Mar 14, 2024

As a professional in the accounting field, I've always held continuing professional education (CPE) in high regard. It's not just about ticking boxes; it's about staying relevant, informed, and maintaining the highest standards of practice. That's why recent revelations regarding Earmark, a CPE sponsor, have left me deeply concerned, and frankly, shocked.

Let me break it down for you. Earmark, offers educational content through videos on its YouTube channel. So far, so good, right? Well, here's where things take a concerning turn. Within 10-25 seconds of watching these videos, users are directed to download a mobile application to answer review and final questions for credit.

Now, here's where I'm confused. NASBA guidelines emphasize ensuring attendance and engagement, but with YouTube videos, tracking and knowing participant engagement seems nearly impossible. ( ). Now, at first glance, this might not seem like a big deal. But when you dig into the guidelines set by the National Association of State Boards of Accountancy (NASBA), you realize there's a significant problem here.

NASBA guidelines emphasize the importance of verifying participant engagement and completion in self-study CPE programs. This means ensuring that learners have not just clicked play on a video, but actually absorbed and engaged with the content. This verification typically involves interactive elements, assessments, or monitoring within a controlled learning environment.

The issue with Earmark's approach lies in the lack of mechanisms to ensure participant engagement and completion. YouTube, while a popular platform, lacks the necessary tracking and monitoring features found in dedicated learning management systems. Simply put, there's no reliable way to confirm that participants have truly engaged with the educational content.

So, why hasn't NASBA taken action against Earmark? That's the million-dollar question. Despite clear violations of their own guidelines, it seems like Earmark is operating with impunity. This is disheartening, to say the least.

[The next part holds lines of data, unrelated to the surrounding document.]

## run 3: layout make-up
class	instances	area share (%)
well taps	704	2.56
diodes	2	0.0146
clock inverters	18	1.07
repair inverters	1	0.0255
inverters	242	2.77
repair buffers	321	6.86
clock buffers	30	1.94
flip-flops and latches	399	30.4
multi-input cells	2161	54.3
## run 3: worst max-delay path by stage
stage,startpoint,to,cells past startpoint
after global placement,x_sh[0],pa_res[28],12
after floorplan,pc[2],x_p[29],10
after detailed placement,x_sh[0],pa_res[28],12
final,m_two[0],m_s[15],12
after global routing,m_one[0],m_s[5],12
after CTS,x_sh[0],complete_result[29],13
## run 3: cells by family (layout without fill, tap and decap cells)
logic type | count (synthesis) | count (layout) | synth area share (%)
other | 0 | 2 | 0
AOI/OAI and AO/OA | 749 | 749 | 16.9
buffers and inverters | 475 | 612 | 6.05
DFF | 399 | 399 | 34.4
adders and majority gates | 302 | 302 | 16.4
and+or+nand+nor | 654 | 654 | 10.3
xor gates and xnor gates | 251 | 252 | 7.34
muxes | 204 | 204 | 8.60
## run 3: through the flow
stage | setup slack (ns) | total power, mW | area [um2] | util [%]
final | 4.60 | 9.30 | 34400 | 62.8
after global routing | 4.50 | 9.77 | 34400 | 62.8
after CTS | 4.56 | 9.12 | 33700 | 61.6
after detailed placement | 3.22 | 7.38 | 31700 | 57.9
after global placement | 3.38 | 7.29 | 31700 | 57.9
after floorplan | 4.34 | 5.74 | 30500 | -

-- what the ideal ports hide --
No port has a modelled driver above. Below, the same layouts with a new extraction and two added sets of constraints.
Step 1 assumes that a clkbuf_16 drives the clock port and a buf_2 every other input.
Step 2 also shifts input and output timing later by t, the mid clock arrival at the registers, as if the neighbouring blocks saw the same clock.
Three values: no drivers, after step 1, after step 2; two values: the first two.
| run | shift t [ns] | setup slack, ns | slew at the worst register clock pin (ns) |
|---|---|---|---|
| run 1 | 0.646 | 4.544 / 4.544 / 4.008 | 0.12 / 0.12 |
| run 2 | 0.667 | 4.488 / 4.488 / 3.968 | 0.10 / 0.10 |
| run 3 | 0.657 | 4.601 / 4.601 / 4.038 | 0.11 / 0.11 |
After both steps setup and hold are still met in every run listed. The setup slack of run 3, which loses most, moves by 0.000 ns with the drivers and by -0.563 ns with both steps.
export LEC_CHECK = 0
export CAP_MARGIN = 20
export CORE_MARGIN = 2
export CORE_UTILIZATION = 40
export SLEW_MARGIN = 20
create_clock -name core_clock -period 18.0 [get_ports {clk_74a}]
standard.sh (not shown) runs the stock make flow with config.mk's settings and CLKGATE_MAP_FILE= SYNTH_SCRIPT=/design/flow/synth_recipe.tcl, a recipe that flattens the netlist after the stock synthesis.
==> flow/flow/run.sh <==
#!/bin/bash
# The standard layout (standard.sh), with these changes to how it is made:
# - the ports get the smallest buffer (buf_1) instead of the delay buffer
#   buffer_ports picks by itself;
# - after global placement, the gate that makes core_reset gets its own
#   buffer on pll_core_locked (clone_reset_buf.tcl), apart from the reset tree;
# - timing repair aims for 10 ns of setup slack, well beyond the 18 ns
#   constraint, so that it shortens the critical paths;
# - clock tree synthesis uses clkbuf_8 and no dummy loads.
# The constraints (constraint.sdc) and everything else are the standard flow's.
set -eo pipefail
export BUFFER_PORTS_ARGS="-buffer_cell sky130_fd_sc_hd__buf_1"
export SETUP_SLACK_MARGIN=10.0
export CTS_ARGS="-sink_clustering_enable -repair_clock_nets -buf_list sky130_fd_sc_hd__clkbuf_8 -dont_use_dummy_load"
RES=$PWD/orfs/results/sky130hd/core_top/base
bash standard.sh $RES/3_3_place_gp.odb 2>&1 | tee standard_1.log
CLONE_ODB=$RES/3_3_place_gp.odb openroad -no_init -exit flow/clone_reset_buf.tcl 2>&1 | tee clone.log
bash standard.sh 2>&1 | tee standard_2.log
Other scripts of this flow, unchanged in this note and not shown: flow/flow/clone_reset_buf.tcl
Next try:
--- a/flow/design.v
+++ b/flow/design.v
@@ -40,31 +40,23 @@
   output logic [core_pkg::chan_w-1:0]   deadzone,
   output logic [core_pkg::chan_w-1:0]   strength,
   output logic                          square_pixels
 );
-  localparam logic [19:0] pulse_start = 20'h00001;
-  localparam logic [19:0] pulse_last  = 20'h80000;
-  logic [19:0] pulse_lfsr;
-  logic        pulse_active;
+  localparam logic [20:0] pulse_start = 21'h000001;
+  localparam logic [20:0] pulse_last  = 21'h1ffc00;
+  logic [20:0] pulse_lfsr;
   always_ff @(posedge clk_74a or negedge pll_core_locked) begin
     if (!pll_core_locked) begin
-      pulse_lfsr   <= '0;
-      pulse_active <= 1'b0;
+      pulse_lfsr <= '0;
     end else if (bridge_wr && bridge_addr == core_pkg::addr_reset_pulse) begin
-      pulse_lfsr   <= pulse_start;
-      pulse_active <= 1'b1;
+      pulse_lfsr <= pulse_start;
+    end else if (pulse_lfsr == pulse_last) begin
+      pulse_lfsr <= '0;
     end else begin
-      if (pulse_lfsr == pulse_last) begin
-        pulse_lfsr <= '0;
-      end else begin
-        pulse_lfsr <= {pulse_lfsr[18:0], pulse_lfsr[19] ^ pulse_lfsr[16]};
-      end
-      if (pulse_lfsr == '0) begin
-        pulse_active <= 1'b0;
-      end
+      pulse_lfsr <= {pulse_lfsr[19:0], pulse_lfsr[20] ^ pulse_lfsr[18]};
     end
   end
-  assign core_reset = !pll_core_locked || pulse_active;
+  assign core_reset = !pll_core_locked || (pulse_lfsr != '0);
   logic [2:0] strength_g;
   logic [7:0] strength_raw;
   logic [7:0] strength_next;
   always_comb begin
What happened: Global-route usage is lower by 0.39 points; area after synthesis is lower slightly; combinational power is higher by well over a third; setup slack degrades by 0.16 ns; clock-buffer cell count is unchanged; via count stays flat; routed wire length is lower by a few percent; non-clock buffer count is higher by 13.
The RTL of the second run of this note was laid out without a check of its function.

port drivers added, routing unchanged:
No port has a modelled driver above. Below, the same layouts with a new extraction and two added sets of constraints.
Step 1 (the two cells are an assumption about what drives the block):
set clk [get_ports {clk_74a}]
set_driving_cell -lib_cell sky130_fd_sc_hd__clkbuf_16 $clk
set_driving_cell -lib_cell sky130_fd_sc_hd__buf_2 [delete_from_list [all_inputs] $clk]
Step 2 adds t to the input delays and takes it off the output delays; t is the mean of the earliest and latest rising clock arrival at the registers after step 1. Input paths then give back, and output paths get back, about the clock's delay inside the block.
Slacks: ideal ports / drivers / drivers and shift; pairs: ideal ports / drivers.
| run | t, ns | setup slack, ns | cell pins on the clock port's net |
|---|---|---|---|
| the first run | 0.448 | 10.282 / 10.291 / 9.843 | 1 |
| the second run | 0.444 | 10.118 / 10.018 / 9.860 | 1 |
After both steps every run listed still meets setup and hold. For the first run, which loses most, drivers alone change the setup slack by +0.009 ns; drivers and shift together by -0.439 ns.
What follows belongs to an exercise in optimizing a design on an open flow for small area and few clock cycles per item; a production flow would make more cautious choices.
Where RTL was checked, it was by simulation tests only, not by an equivalence proof against the original.
Function not checked in run 1: the RTL went through the layout flow alone.

==> flow/design.v (outline; a module is shown in full before it is edited, if it fits) <==
// module hysl_add: 34 lines
// module hysl_front: 1431 lines
// module hysl_back: 1095 lines
// module heading_yaw_slew_limiter: 91 lines
module heading_yaw_slew_limiter (
    input  logic                               clk,
    input  logic                               rst_n,
    input  logic                               cfg_we,
    input  logic [hysl_pkg::CFG_IDX_W-1:0]     cfg_index,
    input  logic [hysl_pkg::CFG_DATA_W-1:0]    cfg_data,
    input  logic                               point_valid,
    output logic                               point_ready,
    input  logic signed [31:0]                 point_pos_x,
    input  logic signed [31:0]                 point_pos_y,
    input  logic signed [15:0]                 point_vel_x,
    input  logic signed [15:0]                 point_vel_y,
    output logic                               cmd_valid,
    input  logic                               cmd_ready,
    output logic signed [31:0]                 cmd_x,
    output logic signed [31:0]                 cmd_y,
    output logic        [30:0]                 cmd_z,
    output logic signed [15:0]                 cmd_yaw,
    output logic signed [15:0]                 cmd_yaw_rate
);
  // ...
==> flow/flow/run.sh <==
#!/bin/bash
# Own layout flow: the standard synthesis, then the combinational logic
# between the registers re-mapped by ABC for delay (registers untouched: same
# instances, names and cell types), then the standard layout from that
# netlist. Each tool's output goes to a log file of its own in this folder.
set -euo pipefail
WORK=$(pwd)
FLOW_DIR=$WORK/flow
RES=$WORK/orfs/results/$FLOW_PLATFORM/heading_yaw_slew_limiter/base
LIB=$FLOW_HOME/platforms/$FLOW_PLATFORM/lib/sky130_fd_sc_hd__tt_025C_1v80.lib
YOSYS=$FLOW_HOME/../tools/install/yosys/bin/yosys
[[ -x $YOSYS ]] || YOSYS=$(command -v yosys)

bash standard.sh synth > $WORK/flow_1_synth.log 2>&1
cp $RES/1_2_yosys.v $WORK/standard_netlist.v

# 2. re-map the logic between the registers for delay
SEQ=$(grep -oE 'cell *\("?sky130_fd_sc_hd__[a-z0-9_]*' $LIB | sed 's/cell *("*//' \
      | grep -E '__(df|dl|edf|sdf|sed|sdl|lpflow|einv|ebuf|conb|tap|fill|decap|diode|probe|clkdly|dlygate)' \
      | sort -u | tr '\n' ' ')
DONT=$(grep -oE 'cell *\("?sky130_fd_sc_hd__[a-z0-9_]*' $LIB | sed 's/cell *("*//' \
      | grep -E '__(lpflow|probe)' | sort -u | sed 's/^/-dont_use /' | tr '\n' ' ')
DELAY=$(cat $FLOW_DIR/abc_delay_ps)
sed "s/@D@/$DELAY/g" $FLOW_DIR/resyn.abc > $WORK/resyn.abc
$YOSYS -l $WORK/flow_2_resyn.log -p "
read_liberty -ignore_miss_func $LIB;
blackbox $SEQ;
read_verilog $WORK/standard_netlist.v;
hierarchy -top $FLOW_TOP;
flatten;
opt_clean;
abc -liberty $LIB $DONT -script $WORK/resyn.abc;
splitnets;
opt_clean -purge;
hilomap -singleton -hicell sky130_fd_sc_hd__conb_1 HI -locell sky130_fd_sc_hd__conb_1 LO;
insbuf -buf sky130_fd_sc_hd__buf_4 A X;
write_verilog -noexpr -noattr -nohex -nodec $WORK/resyn_netlist.v;
tee -o $WORK/resyn_stat.txt stat -liberty $LIB
" > /dev/null
cp $WORK/resyn_netlist.v $RES/1_2_yosys.v
touch $RES/1_2_yosys.v

# 3. the standard layout from the re-mapped netlist
bash standard.sh > $WORK/flow_3_layout.log 2>&1
==> flow/flow/abc_delay_ps <==
8000
==> flow/flow/resyn.abc <==
strash
dch
map -D @D@
topo
buffer
upsize -D @D@
dnsize -D @D@
==> flow/standard.sh <==
#!/bin/bash
# synth_recipe.tcl (not shown) runs the flow's synth.tcl, then flattens the netlist and writes it again
# the make line also repeats each setting of config.mk as NAME=value (left out here)
make -C /OpenROAD-flow-scripts/flow DESIGN_CONFIG=/design/flow/config.mk WORK_HOME=/design/flow/orfs CLKGATE_MAP_FILE= SYNTH_SCRIPT=/design/flow/synth_recipe.tcl "${@:-finish}"
==> flow/config.mk <==
export PLATFORM = sky130hd
export DESIGN_NAME = heading_yaw_slew_limiter
export DESIGN_NICKNAME = heading_yaw_slew_limiter
export VERILOG_FILES = /design/flow/design.v
export SDC_FILE = /design/flow/constraint.sdc
export NUM_CORES = 4
export LEC_CHECK = 0
export CAP_MARGIN = 20
export CORE_MARGIN = 2
export CORE_UTILIZATION = 40
export SLEW_MARGIN = 20
==> flow/constraint.sdc <==
create_clock -name core_clock -period 14.0 [get_ports {clk}]
set_input_delay 2.8000 -clock core_clock [delete_from_list [all_inputs] [get_ports {clk}]]
set_output_delay 2.8000 -clock core_clock [all_outputs]
set_load 0.01 [all_outputs]
Context: an optimization exercise on an open-source flow, tuned for small area. The choices shown serve that exercise and are no tape-out recipe.
In this exercise RTL edits were held to simulation tests only and were not proved equivalent to the original.
No activity file was given, so power comes from the tool's default toggle rates.

[design/flow/design.v]
`timescale 1ns/10ps
`default_nettype none
package bitstream_pkg;
    typedef logic [32-1:0] code_word_t;
    typedef logic [6-1:0] bit_count_t;
    typedef logic [5-1:0] fill_t;
endpackage
`default_nettype wire
`timescale 1ns/10ps
`default_nettype none
package component_pkg;
    typedef enum logic [1:0] {
        COMP_Y  = 2'd0,
        COMP_CB = 2'd1,
        COMP_CR = 2'd2
    } component_e;
    function automatic component_e next_component(input component_e comp);
        case (comp)
            component_pkg::COMP_Y:  next_component = component_pkg::COMP_CB;
            component_pkg::COMP_CB: next_component = component_pkg::COMP_CR;
            default:                next_component = component_pkg::COMP_Y;
        endcase
    endfunction
endpackage
`default_nettype wire
`timescale 1ns/10ps
`default_nettype none
module jpeg_stream_packer (
    input  wire                              clk,
    input  wire                              rst,
    input  wire                              seg_valid,
    input  wire component_pkg::component_e   seg_component,
    input  wire bitstream_pkg::code_word_t   seg_data,
    input  wire bitstream_pkg::bit_count_t   seg_length,
    input  wire                              seg_eob,
    output bitstream_pkg::code_word_t        word,
    output logic                             word_valid,
    output bitstream_pkg::fill_t             fill_count
);
    localparam int SLOTS = 32;
    localparam int AW    = 5;
    localparam int PW    = 34;    
    logic [4:0]    kpos;          
    logic [32:0]   enc;
    logic [PW-1:0] in_pay;
    assign kpos = 5'(~seg_length[4:0] + 5'd1);
    always_comb begin
        enc[0] = (kpos == 5'd0);
        for (int j = 1; j <= 32; j++) begin
            enc[j] = (j > kpos) ? seg_data[j-1] : (j == kpos);
        end
    end
    assign in_pay = {seg_eob, enc};
    logic [PW-1:0]    pay [SLOTS];
    logic [AW-1:0]    nxt [SLOTS];
    logic [SLOTS-1:0] freev;
    logic [AW-1:0]    head [3];
    logic [AW-1:0]    tail [3];
    logic [2:0]       ne;         
    logic [1:0]       cur;
    logic             rv;
    logic [PW-1:0]    r;
    logic [31:0]      acc;
    logic [4:0]       fill;
    logic [1:0]       cur_succ, c;
    logic             adv, wv, bypass, pop, last, wr, c_ne_after, c_is_curn;
    logic             ne_cur, ne_succ, ne_c;
    logic [AW-1:0]    h_cur, h_succ, t_cur, t_succ, h, tail_curn, tail_c, ff, f;
    logic [SLOTS-1:0] sel_cur, sel_succ, sel, ffoh, wsel;
    always_comb begin
        case (cur)
            2'd0:    cur_succ = 2'd1;
            2'd1:    cur_succ = 2'd2;
            default: cur_succ = 2'd0;
        endcase
    end
    always_comb begin
        case (cur)
            2'd1: begin
                ne_cur = ne[1]; h_cur = head[1]; t_cur = tail[1];
                ne_succ = ne[2]; h_succ = head[2]; t_succ = tail[2];
            end
            2'd2: begin
                ne_cur = ne[2]; h_cur = head[2]; t_cur = tail[2];
                ne_succ = ne[0]; h_succ = head[0]; t_succ = tail[0];
            end
            default: begin
                ne_cur = ne[0]; h_cur = head[0]; t_cur = tail[0];
                ne_succ = ne[1]; h_succ = head[1]; t_succ = tail[1];
            end
        endcase
    end
    assign adv = rv && r[PW-1];
    always_comb begin
        for (int i = 0; i < SLOTS; i++) begin
            sel_cur[i]  = (h_cur == AW'(i));
            sel_succ[i] = (h_succ == AW'(i));
        end
    end
    assign sel       = adv ? sel_succ : sel_cur;
    assign h         = adv ? h_succ : h_cur;
    assign tail_curn = adv ? t_succ : t_cur;
    assign pop       = adv ? ne_succ : ne_cur;
    assign last      = (h == tail_curn);
    assign c         = seg_component;
    assign wv        = seg_valid && (c != 2'd3);
    assign c_is_curn = adv ? (c == cur_succ) : (c == cur);
    assign bypass    = wv && c_is_curn && !pop;
    assign wr        = wv && !bypass;
    always_comb begin
        case (c)
            2'd1:    begin tail_c = tail[1]; ne_c = ne[1]; end
            2'd2:    begin tail_c = tail[2]; ne_c = ne[2]; end
            default: begin tail_c = tail[0]; ne_c = ne[0]; end
        endcase
    end
    assign c_ne_after = ne_c && !(pop && c_is_curn && last);
    logic [PW-1:0] rd_pay;
    logic [AW-1:0] rd_nxt;
    always_comb begin
        rd_pay = '0;
        rd_nxt = '0;
        for (int i = 0; i < SLOTS; i++) begin
            rd_pay = rd_pay | (pay[i] & {PW{sel[i]}});
            rd_nxt = rd_nxt | (nxt[i] & {AW{sel[i]}});
        end
    end
    always_comb begin
        ff = '0;
        for (int i = SLOTS - 1; i >= 0; i--) begin
            if (freev[i]) ff = AW'(i);
        end
    end
    assign ffoh = freev & ~(freev - 1'b1);
    assign f    = pop ? h : ff;
    assign wsel = pop ? sel : ffoh;
    always_ff @(posedge clk) begin
        if (rst) begin
            cur   <= 2'd0;
            rv    <= 1'b0;
            ne    <= '0;
            freev <= '1;
        end else begin
            if (adv) cur <= cur_succ;
            rv <= pop || bypass;
            for (int q = 0; q < 3; q++) begin
                if (pop && (adv ? (cur_succ == 2'(q)) : (cur == 2'(q)))) begin
                    if (last) ne[q] <= 1'b0;
                    else      head[q] <= rd_nxt;
                end
                if (wr && (c == 2'(q))) begin
                    if (!c_ne_after) begin
                        head[q] <= f;
                        ne[q]   <= 1'b1;
                    end
                    tail[q] <= f;
                end
            end
            if (wr && !pop) freev <= freev & ~ffoh;
            if (pop && !wr) freev <= freev | sel;
        end
    end
    always_ff @(posedge clk) begin
        for (int i = 0; i < SLOTS; i++) begin
            if (wr && wsel[i]) pay[i] <= in_pay;
        end
        if (wr && c_ne_after) nxt[tail_c] <= f;
        r <= pop ? rd_pay : in_pay;
    end
    logic [4:0]  tz;              
    logic        wrap;
    logic [31:0] rdat, rot, m;
    always_comb begin
        tz = '0;
        for (int i = 31; i >= 0; i--) begin
            if (r[i]) tz = 5'(i);
        end
    end
    assign rdat = r[32:1];
    assign rot  = 32'({rdat, rdat} >> fill);
    assign m    = 32'hffff_ffff >> fill;
    assign wrap = (fill >= tz);
    logic [31:0] merged;
    always_comb begin
        for (int i = 0; i < 32; i++) merged[i] = m[i] ? rot[i] : acc[i];
    end
    always_ff @(posedge clk) begin
        word       <= merged;
        word_valid <= !rst && rv && wrap;
    end
    assign fill_count = fill;
    always_ff @(posedge clk) begin
        if (rst) begin
            fill <= '0;
        end else if (rv) begin
            fill <= fill - tz;
        end
    end
    always_ff @(posedge clk) begin
        for (int i = 0; i < 32; i++) begin
            if (rv && (wrap || m[i])) acc[i] <= rot[i];
        end
    end
endmodule
`default_nettype wire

As professionals committed to upholding the integrity of our field, we cannot stand idly by while standards are being degraded. It's time to raise our voices and demand accountability. NASBA needs to understand the severity of the situation and take decisive action to ensure that CPE sponsors like Earmark adhere to the highest standards of quality and compliance.

Innovation in CPE delivery methods is welcome, but not at the expense of integrity and accountability. Let's come together as a community to uphold the values that define us as professionals. Our voices matter, and it's time to make them heard.